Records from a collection
§ §

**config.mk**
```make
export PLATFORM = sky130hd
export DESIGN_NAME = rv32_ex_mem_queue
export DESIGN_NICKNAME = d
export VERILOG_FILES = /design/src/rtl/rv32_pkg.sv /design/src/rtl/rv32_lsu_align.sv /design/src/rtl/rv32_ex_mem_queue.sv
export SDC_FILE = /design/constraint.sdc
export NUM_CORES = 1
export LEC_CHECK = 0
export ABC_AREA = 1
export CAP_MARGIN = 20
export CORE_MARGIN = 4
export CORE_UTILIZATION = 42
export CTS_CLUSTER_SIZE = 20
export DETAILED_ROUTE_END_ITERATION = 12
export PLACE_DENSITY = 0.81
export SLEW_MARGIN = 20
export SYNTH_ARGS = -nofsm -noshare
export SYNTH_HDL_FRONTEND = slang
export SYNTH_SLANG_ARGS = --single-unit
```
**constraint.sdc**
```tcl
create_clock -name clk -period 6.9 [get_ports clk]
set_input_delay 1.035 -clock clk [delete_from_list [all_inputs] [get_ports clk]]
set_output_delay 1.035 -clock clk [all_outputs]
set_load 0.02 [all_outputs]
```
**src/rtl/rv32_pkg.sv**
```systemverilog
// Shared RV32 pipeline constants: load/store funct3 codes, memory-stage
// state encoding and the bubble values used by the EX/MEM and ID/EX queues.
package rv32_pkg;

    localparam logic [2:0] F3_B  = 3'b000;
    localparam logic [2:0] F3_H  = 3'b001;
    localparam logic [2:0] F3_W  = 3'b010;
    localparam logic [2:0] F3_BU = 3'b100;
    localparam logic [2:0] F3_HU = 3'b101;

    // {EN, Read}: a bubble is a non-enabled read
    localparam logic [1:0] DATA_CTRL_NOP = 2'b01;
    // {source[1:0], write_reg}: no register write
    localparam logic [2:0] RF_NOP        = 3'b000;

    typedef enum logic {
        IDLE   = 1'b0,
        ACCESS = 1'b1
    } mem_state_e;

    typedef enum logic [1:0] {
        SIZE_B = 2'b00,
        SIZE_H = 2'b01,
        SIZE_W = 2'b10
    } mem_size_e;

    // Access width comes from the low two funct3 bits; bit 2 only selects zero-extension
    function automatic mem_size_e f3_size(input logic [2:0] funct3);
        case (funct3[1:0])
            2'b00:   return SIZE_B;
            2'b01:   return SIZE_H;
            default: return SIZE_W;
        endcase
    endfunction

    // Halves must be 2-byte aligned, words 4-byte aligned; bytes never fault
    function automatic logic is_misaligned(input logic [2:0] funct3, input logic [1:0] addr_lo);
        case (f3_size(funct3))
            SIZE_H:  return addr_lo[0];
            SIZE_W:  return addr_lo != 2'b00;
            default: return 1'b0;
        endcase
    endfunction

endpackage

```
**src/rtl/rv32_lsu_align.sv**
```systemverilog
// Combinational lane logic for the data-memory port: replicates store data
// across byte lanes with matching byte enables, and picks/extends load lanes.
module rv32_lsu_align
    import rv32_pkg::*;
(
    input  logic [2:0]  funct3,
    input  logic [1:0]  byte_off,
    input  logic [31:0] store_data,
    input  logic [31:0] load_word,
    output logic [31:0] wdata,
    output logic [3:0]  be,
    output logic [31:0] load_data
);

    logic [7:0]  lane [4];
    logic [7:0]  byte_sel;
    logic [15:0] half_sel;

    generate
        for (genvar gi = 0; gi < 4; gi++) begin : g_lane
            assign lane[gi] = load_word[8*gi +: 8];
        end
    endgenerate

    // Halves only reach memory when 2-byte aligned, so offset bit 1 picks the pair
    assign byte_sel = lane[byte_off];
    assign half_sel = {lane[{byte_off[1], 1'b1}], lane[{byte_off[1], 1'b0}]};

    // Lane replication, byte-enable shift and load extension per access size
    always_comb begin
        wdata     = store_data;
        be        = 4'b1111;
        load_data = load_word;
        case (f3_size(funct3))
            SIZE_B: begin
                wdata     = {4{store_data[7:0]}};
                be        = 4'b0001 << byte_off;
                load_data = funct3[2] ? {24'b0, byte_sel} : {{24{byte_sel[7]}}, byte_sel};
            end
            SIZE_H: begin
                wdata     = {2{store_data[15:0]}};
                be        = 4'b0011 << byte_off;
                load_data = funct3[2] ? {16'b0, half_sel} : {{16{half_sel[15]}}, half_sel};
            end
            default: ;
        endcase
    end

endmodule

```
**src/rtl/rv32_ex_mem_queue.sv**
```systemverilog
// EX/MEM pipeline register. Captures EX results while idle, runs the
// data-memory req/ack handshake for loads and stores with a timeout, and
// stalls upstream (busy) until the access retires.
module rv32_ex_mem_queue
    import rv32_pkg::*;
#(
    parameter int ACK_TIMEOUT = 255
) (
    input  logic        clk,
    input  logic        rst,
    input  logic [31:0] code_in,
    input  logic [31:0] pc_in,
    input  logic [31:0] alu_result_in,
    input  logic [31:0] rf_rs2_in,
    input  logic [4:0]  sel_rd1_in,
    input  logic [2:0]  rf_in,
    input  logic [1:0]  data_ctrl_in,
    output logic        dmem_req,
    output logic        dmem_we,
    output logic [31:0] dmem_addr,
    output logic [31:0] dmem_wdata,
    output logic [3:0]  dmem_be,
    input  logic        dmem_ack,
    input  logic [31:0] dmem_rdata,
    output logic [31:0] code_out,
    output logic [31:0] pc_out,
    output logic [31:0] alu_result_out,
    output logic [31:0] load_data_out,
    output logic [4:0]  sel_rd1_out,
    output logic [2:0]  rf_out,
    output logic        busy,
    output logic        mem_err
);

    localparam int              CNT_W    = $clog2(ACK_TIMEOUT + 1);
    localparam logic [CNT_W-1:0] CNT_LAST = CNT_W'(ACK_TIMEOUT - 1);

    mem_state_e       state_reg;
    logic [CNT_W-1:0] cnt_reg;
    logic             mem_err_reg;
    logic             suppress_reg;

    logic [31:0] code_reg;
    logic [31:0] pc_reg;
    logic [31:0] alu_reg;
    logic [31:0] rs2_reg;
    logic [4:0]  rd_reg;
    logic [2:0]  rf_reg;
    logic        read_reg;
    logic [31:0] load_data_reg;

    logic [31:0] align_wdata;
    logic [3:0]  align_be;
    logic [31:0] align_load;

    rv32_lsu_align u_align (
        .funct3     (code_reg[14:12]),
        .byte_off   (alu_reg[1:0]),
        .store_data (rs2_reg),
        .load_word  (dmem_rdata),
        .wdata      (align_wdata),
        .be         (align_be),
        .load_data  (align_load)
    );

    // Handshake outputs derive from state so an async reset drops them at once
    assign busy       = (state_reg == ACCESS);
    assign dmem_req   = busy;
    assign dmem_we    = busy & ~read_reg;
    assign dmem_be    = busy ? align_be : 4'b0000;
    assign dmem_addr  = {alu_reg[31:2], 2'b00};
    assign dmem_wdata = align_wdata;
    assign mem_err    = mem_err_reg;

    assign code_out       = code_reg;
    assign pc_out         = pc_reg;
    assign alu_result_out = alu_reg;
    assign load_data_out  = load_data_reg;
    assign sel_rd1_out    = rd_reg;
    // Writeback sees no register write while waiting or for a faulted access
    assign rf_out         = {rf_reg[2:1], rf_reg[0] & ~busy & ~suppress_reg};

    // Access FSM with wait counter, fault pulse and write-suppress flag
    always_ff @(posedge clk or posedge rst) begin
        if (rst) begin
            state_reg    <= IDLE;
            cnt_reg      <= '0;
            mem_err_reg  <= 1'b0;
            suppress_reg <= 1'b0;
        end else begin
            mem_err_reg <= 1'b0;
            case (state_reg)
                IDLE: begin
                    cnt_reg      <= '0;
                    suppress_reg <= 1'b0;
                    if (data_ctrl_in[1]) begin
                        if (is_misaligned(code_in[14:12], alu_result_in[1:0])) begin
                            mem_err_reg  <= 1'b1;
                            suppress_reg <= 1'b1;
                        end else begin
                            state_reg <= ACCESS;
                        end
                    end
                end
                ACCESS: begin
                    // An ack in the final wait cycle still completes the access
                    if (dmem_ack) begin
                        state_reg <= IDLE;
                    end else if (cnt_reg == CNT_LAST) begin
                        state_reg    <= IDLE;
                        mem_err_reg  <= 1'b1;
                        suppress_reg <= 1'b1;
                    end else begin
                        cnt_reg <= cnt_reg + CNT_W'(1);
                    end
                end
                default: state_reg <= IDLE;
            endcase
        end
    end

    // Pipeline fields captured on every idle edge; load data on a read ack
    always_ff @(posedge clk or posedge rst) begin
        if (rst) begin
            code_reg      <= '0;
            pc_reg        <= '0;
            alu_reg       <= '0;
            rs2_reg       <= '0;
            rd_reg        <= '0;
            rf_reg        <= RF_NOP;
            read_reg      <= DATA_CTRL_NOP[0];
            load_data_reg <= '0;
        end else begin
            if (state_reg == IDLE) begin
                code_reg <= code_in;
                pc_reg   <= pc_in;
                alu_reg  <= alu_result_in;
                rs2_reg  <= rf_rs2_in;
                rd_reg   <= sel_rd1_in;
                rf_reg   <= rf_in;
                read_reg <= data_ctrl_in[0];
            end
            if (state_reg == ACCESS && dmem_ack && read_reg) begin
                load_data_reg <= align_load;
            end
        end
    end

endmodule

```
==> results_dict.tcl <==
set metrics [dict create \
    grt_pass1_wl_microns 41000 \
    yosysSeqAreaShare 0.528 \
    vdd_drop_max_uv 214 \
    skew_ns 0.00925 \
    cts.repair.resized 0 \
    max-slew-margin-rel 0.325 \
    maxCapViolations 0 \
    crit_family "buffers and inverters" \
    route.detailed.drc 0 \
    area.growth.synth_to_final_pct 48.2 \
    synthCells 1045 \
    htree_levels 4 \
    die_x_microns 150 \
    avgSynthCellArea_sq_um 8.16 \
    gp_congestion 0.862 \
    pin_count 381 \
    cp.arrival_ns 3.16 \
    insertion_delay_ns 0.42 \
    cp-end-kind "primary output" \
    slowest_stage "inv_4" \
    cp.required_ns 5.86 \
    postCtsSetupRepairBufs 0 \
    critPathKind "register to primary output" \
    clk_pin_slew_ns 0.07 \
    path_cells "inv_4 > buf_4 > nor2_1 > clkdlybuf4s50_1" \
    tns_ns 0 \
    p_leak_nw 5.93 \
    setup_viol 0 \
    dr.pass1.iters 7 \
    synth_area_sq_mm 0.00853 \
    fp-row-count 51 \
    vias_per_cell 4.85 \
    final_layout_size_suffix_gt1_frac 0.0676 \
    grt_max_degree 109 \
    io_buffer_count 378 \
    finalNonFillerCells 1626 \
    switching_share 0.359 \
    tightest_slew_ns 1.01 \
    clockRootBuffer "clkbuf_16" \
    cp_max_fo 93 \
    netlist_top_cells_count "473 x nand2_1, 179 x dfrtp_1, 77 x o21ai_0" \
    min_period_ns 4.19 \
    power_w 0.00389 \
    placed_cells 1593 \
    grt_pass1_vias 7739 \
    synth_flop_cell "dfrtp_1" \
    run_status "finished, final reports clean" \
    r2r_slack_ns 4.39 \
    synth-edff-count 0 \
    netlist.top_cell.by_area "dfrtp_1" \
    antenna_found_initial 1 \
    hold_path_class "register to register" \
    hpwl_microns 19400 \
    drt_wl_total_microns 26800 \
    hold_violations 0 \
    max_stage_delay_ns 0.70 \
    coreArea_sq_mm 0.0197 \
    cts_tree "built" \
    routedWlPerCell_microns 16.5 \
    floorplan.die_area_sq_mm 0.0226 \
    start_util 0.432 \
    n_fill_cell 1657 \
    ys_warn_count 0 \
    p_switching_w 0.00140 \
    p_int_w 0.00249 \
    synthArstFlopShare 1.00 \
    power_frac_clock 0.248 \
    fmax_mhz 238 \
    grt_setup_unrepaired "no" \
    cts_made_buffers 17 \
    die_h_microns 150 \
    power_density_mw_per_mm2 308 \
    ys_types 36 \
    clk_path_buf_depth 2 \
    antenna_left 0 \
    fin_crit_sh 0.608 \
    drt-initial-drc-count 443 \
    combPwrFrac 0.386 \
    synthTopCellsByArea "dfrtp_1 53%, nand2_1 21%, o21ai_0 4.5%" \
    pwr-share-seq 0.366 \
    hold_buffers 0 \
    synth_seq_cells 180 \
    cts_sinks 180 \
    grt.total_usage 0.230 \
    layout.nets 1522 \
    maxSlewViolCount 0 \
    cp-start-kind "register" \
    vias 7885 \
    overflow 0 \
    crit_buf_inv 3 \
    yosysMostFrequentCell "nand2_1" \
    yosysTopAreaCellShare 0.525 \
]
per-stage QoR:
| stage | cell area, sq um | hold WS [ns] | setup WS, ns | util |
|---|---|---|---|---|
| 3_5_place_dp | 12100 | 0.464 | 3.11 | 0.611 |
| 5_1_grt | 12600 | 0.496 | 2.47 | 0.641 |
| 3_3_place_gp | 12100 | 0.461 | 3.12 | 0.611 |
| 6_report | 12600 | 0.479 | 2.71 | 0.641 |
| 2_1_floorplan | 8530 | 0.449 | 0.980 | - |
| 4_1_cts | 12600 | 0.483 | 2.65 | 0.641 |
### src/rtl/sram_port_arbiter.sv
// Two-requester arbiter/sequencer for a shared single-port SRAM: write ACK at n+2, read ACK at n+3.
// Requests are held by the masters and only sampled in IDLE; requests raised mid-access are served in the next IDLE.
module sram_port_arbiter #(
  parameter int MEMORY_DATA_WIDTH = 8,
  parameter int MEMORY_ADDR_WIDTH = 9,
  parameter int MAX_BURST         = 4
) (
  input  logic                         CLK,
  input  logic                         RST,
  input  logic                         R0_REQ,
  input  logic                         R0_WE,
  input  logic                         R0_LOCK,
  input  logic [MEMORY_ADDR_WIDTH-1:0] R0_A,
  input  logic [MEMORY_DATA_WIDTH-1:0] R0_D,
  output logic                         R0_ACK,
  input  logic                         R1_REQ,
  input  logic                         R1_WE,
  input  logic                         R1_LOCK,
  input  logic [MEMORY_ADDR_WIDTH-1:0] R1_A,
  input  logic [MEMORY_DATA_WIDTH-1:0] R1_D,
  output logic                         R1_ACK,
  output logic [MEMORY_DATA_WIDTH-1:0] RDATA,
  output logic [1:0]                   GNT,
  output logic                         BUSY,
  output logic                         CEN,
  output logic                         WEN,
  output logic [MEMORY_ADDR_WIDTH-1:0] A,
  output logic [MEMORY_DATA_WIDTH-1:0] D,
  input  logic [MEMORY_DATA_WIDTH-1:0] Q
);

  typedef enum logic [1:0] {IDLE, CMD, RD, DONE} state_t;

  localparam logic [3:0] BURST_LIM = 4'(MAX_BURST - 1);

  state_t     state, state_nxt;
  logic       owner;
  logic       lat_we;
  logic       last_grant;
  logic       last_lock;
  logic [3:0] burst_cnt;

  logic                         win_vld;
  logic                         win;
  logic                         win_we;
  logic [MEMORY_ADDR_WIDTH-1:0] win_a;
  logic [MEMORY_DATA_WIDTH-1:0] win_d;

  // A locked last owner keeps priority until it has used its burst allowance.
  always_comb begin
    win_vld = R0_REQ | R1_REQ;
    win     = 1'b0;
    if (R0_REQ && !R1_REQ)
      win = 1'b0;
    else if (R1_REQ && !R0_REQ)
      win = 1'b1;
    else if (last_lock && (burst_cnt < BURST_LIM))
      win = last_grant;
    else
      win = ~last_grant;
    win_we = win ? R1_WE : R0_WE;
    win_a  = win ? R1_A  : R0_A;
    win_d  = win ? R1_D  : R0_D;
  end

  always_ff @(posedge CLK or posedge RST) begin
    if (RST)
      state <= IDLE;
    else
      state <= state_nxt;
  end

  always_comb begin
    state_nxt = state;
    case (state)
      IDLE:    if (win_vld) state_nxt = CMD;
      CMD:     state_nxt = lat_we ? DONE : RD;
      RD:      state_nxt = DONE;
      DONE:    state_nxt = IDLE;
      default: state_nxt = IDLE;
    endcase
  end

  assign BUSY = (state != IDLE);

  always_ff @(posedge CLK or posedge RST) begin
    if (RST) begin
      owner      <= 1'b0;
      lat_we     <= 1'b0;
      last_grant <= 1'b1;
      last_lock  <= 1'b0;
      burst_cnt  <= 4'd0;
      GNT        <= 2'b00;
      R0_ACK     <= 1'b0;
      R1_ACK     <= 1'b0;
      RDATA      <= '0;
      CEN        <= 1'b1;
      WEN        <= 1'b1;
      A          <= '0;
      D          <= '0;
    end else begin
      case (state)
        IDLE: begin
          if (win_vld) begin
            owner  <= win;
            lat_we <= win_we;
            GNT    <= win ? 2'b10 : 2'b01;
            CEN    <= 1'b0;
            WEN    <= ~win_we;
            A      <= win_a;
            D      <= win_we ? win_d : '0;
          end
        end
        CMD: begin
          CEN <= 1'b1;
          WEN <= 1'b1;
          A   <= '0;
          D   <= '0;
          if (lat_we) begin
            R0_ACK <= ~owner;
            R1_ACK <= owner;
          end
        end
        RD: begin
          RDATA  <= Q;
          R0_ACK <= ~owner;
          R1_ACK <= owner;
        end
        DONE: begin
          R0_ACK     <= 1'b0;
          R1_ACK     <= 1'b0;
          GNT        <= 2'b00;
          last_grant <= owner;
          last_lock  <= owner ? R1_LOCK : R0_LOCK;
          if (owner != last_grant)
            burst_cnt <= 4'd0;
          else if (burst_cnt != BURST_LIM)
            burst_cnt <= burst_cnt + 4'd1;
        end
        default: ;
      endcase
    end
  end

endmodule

§ §

§ **Exercise details**
Here the answer is the exact run of lines above, from the line with "if (owner != last_grant)" down to the last, and nothing else.

§ **Answer section**
          if (owner != last_grant)
            burst_cnt <= 4'd0;
          else if (burst_cnt != BURST_LIM)
            burst_cnt <= burst_cnt + 4'd1;
        end
        default: ;
      endcase
    end
  end

endmodule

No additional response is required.